For the records that follow, please set down exactly the lines between the one holding "buf_4 0.66, buf_4" and the one holding "4595 | 21.7 |", inclusive, and only those.
· · · ·
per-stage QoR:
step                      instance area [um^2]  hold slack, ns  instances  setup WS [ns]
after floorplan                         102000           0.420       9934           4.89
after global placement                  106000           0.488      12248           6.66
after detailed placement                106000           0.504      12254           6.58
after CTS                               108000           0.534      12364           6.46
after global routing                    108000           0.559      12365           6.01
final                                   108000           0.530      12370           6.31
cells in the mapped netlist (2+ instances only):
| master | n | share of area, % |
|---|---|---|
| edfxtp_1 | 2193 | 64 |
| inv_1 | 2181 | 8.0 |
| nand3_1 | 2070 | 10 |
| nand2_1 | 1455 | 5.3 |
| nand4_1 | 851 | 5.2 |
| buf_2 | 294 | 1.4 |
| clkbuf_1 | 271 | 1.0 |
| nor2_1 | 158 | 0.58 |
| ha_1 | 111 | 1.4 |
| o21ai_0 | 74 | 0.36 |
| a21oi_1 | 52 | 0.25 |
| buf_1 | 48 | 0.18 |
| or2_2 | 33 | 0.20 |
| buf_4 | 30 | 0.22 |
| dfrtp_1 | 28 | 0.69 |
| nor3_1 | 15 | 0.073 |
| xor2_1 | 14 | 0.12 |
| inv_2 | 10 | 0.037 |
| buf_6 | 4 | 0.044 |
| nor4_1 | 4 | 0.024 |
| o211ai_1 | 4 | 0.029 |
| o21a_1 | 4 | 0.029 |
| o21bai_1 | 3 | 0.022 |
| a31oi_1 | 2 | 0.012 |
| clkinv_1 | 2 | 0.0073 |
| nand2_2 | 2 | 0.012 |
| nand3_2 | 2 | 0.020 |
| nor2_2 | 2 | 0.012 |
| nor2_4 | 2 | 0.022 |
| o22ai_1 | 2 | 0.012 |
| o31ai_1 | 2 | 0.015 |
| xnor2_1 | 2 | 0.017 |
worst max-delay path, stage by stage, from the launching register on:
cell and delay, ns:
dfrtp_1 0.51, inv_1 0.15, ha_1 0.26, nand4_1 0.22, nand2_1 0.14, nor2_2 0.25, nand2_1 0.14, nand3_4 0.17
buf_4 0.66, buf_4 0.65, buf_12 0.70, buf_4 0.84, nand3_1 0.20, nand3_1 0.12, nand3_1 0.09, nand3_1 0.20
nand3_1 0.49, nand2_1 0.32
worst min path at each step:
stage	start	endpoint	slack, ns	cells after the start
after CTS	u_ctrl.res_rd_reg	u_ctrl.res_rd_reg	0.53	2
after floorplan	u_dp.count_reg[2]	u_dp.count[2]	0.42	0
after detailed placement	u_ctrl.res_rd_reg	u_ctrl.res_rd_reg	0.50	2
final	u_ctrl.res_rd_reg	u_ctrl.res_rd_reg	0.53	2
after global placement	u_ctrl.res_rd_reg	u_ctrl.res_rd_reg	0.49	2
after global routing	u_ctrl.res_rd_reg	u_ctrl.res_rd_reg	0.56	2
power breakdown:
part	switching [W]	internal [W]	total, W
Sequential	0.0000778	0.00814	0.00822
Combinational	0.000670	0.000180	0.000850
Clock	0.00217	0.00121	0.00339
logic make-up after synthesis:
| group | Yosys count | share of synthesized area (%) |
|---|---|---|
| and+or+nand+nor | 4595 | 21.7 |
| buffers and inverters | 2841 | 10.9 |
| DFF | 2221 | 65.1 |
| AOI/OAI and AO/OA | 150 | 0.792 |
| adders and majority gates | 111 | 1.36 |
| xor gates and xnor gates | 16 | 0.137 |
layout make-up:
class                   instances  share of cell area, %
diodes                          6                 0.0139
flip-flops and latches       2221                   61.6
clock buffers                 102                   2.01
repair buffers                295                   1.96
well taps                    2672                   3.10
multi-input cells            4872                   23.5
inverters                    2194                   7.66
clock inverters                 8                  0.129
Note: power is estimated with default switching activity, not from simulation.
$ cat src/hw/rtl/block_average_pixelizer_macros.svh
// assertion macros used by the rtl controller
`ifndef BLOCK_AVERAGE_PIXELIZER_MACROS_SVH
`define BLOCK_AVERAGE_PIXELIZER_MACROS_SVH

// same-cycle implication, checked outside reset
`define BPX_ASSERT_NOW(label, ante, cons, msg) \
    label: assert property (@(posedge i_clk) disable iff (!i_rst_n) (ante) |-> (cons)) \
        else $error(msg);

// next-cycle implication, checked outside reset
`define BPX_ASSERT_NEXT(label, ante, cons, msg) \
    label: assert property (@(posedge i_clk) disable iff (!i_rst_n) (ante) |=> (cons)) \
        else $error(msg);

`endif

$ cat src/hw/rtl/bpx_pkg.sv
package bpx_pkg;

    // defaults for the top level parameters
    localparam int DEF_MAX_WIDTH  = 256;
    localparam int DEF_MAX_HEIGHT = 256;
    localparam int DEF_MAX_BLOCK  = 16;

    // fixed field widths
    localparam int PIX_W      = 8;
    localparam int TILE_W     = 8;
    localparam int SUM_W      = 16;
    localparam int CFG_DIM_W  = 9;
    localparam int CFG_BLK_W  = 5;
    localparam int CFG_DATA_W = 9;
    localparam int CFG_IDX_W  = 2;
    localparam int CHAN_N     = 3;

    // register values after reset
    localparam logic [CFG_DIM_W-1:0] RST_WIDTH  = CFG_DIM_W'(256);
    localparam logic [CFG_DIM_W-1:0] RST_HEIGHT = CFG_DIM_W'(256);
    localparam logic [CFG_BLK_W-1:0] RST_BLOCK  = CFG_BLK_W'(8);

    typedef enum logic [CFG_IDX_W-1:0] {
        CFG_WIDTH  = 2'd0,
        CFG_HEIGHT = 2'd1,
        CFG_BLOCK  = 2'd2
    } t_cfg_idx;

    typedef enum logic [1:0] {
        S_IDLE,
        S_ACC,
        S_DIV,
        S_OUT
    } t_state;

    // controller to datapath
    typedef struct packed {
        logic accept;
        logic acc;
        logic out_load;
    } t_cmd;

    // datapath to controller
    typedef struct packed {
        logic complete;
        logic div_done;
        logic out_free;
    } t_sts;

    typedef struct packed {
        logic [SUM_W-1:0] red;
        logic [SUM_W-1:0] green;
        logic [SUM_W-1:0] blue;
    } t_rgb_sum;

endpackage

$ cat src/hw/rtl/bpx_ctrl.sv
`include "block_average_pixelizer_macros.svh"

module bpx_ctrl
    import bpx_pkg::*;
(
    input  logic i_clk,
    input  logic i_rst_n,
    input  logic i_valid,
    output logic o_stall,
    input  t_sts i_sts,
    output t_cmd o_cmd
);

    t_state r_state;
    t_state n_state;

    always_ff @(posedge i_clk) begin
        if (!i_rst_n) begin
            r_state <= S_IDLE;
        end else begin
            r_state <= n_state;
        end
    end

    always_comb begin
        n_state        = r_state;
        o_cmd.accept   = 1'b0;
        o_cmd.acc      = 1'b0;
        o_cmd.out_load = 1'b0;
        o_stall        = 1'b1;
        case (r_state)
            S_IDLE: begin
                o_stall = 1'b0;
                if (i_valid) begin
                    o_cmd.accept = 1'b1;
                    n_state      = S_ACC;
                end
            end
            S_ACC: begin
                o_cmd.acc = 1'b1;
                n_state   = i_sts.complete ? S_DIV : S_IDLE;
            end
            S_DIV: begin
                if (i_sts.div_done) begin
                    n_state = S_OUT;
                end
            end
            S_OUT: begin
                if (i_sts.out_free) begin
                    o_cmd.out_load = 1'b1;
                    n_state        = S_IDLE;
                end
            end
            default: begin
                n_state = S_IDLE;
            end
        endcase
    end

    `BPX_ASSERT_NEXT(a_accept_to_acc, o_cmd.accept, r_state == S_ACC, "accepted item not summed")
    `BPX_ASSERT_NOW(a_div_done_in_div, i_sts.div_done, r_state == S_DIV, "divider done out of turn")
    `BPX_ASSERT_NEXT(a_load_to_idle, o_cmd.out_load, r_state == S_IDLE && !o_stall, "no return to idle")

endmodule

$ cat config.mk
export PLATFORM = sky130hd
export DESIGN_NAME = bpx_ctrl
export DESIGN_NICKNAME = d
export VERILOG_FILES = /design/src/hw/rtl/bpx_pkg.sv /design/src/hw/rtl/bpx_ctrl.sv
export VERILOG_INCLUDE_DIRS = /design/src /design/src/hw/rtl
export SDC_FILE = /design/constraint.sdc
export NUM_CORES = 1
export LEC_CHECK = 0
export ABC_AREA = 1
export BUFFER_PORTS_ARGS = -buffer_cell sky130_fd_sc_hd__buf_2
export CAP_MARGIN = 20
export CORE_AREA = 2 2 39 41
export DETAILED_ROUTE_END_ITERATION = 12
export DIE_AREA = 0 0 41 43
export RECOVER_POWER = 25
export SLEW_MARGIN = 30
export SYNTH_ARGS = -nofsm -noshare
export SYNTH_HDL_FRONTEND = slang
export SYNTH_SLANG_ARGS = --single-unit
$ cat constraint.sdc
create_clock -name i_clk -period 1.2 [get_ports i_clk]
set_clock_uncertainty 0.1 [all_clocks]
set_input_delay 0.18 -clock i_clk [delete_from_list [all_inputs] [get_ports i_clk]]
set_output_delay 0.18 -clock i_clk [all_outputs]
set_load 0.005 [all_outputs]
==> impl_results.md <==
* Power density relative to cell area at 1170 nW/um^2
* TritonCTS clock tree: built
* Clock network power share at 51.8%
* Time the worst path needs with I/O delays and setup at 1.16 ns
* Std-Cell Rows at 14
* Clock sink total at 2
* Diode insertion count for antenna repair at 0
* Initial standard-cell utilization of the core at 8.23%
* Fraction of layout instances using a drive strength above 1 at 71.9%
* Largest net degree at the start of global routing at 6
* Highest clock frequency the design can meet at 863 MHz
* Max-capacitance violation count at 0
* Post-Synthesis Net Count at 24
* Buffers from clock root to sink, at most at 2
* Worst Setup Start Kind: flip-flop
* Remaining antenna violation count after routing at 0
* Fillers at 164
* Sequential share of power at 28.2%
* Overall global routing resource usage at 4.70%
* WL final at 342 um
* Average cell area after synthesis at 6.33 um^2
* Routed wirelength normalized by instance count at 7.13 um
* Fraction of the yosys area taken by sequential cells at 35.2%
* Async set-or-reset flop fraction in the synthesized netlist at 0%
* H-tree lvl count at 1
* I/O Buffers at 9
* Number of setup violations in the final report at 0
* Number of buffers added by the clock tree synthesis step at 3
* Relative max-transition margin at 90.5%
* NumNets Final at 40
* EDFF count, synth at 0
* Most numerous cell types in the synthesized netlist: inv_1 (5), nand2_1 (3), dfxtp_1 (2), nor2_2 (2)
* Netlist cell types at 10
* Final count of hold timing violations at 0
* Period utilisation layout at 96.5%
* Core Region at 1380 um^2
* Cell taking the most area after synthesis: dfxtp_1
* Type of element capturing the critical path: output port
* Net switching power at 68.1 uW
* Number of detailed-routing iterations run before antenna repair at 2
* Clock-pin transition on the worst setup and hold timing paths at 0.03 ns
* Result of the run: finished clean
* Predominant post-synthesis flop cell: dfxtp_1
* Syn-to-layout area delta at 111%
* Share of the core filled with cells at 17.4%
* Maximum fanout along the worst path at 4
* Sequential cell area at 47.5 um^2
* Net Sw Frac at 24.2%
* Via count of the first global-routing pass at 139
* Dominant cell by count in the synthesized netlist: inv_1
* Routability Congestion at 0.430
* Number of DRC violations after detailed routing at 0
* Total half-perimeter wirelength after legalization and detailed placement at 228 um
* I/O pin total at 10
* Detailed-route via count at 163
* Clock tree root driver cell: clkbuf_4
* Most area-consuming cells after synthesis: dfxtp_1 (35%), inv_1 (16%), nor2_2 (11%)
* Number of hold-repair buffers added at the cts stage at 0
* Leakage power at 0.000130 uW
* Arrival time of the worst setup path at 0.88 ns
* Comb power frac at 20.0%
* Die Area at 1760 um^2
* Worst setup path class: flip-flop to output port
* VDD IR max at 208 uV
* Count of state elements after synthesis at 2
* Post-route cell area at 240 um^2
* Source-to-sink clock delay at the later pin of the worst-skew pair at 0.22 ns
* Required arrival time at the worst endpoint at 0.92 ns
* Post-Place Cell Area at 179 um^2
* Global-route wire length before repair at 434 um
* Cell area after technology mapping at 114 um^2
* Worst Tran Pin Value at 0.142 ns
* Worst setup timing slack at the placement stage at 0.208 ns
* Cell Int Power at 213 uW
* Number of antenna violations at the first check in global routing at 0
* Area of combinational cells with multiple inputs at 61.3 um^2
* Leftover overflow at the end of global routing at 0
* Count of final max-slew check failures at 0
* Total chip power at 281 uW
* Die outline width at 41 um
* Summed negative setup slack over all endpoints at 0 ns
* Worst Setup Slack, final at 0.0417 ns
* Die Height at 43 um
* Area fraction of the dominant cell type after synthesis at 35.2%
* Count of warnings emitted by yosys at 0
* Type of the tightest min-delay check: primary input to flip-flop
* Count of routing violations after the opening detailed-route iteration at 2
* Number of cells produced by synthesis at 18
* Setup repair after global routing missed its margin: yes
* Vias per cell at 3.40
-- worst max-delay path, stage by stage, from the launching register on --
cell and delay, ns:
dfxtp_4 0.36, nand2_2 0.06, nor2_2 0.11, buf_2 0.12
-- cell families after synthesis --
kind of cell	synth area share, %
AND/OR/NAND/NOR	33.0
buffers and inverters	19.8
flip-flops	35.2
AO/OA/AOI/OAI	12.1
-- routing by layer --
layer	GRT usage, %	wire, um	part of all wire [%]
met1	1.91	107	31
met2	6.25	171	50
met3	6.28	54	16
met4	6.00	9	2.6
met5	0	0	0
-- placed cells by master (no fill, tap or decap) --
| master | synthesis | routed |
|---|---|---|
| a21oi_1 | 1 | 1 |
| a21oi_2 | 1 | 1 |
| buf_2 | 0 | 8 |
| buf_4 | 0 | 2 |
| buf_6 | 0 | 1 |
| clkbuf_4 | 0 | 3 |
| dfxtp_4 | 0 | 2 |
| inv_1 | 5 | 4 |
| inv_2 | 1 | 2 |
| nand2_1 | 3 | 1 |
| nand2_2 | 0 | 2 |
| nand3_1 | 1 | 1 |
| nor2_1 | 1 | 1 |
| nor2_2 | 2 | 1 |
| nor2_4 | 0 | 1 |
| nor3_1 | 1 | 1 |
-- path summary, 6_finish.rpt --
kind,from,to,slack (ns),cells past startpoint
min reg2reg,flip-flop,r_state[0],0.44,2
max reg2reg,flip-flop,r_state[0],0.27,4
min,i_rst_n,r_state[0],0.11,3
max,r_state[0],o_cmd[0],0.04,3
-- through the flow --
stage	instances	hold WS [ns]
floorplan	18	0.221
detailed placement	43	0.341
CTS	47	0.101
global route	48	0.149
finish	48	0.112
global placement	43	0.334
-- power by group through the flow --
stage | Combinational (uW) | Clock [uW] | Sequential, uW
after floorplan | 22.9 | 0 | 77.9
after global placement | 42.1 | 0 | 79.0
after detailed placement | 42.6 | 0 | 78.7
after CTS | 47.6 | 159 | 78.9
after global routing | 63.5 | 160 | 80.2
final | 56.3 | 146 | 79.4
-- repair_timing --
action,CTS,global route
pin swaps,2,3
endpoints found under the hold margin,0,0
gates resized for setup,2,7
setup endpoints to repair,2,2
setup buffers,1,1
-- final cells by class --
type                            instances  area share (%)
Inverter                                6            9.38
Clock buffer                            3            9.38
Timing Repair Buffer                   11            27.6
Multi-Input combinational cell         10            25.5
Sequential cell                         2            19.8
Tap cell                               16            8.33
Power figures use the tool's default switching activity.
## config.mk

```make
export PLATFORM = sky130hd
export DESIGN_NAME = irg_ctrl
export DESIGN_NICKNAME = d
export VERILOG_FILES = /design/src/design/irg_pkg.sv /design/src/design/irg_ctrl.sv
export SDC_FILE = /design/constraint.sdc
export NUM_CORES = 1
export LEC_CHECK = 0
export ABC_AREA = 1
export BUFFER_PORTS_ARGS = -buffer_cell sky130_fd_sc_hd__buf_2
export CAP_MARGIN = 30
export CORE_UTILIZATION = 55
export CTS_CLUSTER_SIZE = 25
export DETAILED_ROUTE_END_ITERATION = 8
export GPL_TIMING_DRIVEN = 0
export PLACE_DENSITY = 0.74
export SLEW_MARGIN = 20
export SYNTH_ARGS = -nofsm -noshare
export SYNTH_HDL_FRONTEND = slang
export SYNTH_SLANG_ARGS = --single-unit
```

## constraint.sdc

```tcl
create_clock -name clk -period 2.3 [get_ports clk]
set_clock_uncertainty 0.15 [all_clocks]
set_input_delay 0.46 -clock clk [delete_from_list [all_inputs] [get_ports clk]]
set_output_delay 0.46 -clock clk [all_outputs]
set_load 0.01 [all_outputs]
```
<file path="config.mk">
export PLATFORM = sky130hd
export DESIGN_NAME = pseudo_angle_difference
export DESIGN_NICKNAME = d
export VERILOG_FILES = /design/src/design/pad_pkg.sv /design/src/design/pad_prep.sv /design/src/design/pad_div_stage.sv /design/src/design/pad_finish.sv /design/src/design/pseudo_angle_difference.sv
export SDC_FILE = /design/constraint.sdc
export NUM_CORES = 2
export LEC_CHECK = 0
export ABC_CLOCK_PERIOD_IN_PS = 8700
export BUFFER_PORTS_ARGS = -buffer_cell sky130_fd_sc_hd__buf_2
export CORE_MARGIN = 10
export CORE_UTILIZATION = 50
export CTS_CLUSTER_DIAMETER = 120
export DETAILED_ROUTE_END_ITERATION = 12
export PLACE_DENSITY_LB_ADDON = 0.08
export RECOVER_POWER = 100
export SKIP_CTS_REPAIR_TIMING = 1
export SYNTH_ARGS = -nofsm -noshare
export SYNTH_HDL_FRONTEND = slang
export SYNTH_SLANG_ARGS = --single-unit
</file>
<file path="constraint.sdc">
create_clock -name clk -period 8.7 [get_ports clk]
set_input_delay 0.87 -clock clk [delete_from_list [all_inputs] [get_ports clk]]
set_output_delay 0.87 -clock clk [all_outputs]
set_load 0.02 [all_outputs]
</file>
· · · ·
• **Task result**
buf_4 0.66, buf_4 0.65, buf_12 0.70, buf_4 0.84, nand3_1 0.20, nand3_1 0.12, nand3_1 0.09, nand3_1 0.20
nand3_1 0.49, nand2_1 0.32
worst min path at each step:
stage	start	endpoint	slack, ns	cells after the start
after CTS	u_ctrl.res_rd_reg	u_ctrl.res_rd_reg	0.53	2
after floorplan	u_dp.count_reg[2]	u_dp.count[2]	0.42	0
after detailed placement	u_ctrl.res_rd_reg	u_ctrl.res_rd_reg	0.50	2
final	u_ctrl.res_rd_reg	u_ctrl.res_rd_reg	0.53	2
after global placement	u_ctrl.res_rd_reg	u_ctrl.res_rd_reg	0.49	2
after global routing	u_ctrl.res_rd_reg	u_ctrl.res_rd_reg	0.56	2
power breakdown:
part	switching [W]	internal [W]	total, W
Sequential	0.0000778	0.00814	0.00822
Combinational	0.000670	0.000180	0.000850
Clock	0.00217	0.00121	0.00339
logic make-up after synthesis:
| group | Yosys count | share of synthesized area (%) |
|---|---|---|
| and+or+nand+nor | 4595 | 21.7 |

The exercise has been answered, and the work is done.